→ **What to produce**
Two lines mark the range in the entries below: the one holding "DFF | 44 | 44 | 43.2" and the one holding "-- power groups". Set down those two and all lines between them, exactly.

● ● ● ● ●

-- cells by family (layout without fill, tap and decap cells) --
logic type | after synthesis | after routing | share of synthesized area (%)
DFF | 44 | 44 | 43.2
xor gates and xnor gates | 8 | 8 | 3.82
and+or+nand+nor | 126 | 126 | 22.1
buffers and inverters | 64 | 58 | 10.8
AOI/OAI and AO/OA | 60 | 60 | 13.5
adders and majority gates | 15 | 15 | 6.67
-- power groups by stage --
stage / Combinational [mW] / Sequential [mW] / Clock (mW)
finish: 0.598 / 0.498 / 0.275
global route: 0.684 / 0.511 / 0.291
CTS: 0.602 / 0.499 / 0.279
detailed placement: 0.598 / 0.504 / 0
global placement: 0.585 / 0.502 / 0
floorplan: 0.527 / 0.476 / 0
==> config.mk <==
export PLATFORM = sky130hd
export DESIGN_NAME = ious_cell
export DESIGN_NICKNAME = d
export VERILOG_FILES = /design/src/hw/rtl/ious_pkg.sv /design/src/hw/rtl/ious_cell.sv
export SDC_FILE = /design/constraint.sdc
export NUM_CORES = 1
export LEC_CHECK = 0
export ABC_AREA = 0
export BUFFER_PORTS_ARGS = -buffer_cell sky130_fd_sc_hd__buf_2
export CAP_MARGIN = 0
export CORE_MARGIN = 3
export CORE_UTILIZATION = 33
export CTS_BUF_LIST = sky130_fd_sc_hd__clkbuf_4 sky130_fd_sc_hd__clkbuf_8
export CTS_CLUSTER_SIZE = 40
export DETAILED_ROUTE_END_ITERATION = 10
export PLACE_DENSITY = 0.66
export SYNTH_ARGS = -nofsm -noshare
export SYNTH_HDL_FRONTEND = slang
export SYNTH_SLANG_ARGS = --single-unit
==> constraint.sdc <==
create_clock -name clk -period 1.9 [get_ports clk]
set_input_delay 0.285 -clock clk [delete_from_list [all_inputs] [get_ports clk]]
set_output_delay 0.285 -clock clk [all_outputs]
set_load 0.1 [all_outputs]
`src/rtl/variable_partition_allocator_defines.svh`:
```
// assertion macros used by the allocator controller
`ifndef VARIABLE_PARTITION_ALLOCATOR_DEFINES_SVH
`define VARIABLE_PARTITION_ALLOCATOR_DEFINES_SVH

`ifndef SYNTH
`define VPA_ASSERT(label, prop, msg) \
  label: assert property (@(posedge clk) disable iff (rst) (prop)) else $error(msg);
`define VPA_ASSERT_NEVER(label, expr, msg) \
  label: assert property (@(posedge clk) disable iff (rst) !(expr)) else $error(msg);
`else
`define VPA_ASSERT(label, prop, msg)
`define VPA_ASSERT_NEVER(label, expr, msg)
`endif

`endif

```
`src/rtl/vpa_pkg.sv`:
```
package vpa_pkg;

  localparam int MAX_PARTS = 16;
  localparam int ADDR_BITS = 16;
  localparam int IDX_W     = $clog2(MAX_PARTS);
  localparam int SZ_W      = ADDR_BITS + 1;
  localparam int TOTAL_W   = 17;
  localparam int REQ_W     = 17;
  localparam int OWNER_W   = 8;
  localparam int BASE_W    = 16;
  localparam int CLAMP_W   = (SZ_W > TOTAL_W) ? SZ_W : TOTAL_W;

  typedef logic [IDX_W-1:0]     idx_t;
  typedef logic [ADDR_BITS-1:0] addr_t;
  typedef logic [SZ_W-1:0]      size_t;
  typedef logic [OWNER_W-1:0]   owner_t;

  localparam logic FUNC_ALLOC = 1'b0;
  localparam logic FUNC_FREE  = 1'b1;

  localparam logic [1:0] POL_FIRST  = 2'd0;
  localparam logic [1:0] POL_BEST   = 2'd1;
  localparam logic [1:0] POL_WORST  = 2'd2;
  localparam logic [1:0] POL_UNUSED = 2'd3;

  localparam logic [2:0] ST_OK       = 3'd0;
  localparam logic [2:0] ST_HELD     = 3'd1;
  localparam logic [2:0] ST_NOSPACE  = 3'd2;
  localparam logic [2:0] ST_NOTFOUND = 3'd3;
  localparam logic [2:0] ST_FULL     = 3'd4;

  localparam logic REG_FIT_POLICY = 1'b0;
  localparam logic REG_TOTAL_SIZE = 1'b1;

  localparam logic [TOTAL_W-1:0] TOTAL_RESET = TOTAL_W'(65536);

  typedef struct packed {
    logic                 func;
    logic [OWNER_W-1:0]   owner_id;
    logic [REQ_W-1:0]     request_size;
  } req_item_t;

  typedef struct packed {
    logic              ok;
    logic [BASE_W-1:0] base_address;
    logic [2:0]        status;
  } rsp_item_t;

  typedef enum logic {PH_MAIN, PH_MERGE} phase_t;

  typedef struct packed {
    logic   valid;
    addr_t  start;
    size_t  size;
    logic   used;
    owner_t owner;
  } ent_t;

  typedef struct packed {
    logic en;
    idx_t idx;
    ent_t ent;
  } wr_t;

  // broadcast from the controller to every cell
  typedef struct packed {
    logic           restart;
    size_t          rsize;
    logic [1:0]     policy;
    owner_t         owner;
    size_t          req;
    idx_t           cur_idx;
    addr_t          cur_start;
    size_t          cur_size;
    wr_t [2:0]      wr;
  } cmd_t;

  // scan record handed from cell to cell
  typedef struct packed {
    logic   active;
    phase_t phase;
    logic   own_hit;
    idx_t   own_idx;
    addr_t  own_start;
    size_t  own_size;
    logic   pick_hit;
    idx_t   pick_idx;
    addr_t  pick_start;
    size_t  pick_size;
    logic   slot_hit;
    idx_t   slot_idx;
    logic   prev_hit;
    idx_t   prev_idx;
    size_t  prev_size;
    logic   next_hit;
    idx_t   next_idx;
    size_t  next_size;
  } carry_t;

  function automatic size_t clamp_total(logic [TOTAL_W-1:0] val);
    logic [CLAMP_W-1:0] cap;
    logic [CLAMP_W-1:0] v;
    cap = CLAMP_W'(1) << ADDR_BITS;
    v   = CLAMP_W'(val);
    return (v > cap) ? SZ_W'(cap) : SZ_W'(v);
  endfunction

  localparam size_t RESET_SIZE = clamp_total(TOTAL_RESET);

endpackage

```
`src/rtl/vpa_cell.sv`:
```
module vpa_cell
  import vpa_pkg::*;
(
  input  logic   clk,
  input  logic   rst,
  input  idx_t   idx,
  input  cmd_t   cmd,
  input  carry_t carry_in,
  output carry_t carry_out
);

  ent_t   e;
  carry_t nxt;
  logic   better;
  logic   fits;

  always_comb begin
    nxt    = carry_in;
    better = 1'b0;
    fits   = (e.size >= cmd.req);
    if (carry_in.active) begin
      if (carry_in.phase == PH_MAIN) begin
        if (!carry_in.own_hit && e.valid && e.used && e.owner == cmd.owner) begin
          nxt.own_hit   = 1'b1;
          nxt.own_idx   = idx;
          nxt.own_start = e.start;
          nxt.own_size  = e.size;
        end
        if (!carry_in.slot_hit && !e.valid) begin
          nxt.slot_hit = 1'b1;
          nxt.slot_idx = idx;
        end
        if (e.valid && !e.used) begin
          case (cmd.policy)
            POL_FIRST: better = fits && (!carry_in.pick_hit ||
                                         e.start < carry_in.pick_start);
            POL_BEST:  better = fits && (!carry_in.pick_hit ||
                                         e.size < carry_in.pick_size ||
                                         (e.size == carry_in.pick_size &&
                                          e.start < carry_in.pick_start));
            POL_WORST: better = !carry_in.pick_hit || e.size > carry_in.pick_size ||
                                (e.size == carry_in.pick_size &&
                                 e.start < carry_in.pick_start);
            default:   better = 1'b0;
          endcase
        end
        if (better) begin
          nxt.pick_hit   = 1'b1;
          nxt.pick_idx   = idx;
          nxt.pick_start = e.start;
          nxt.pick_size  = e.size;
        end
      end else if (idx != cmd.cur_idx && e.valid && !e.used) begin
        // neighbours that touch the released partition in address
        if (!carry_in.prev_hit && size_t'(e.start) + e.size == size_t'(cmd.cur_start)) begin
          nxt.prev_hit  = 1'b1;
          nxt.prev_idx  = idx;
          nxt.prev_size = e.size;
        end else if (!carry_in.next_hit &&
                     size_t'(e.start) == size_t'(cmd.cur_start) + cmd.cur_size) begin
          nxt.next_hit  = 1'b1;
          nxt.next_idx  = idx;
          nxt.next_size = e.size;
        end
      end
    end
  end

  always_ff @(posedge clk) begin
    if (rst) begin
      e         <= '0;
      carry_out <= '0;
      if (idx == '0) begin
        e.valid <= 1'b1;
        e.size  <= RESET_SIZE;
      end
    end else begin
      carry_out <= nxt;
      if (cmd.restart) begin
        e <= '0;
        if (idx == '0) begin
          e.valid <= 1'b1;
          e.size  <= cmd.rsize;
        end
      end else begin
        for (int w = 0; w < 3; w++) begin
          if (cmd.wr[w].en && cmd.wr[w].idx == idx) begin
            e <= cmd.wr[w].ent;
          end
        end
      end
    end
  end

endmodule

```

● ● ● ● ●

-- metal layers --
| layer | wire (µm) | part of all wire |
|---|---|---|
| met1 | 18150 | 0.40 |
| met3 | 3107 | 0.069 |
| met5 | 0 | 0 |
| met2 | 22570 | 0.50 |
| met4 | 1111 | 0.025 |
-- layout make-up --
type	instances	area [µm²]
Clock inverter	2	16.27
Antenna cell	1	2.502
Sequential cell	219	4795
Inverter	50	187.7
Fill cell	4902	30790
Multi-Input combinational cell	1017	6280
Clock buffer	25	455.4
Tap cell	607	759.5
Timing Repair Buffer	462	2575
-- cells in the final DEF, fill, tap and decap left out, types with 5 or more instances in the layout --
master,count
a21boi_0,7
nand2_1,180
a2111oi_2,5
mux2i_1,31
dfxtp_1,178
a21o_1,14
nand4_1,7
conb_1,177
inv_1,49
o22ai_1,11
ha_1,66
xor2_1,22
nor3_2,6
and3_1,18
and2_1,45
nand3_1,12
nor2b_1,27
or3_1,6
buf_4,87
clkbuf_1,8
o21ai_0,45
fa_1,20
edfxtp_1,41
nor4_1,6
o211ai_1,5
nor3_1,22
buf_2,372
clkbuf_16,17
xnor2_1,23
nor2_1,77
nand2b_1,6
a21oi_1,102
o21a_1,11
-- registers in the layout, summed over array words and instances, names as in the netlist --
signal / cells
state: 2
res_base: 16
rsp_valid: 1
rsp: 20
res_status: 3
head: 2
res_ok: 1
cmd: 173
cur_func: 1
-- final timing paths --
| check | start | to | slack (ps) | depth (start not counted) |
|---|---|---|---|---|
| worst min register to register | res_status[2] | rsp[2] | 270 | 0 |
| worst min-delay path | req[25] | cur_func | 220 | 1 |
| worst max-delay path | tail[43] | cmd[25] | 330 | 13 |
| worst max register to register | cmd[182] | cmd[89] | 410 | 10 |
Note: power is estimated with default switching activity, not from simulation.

● ● ● ● ●

→ **Finished task**
DFF | 44 | 44 | 43.2
xor gates and xnor gates | 8 | 8 | 3.82
and+or+nand+nor | 126 | 126 | 22.1
buffers and inverters | 64 | 58 | 10.8
AOI/OAI and AO/OA | 60 | 60 | 13.5
adders and majority gates | 15 | 15 | 6.67
-- power groups by stage --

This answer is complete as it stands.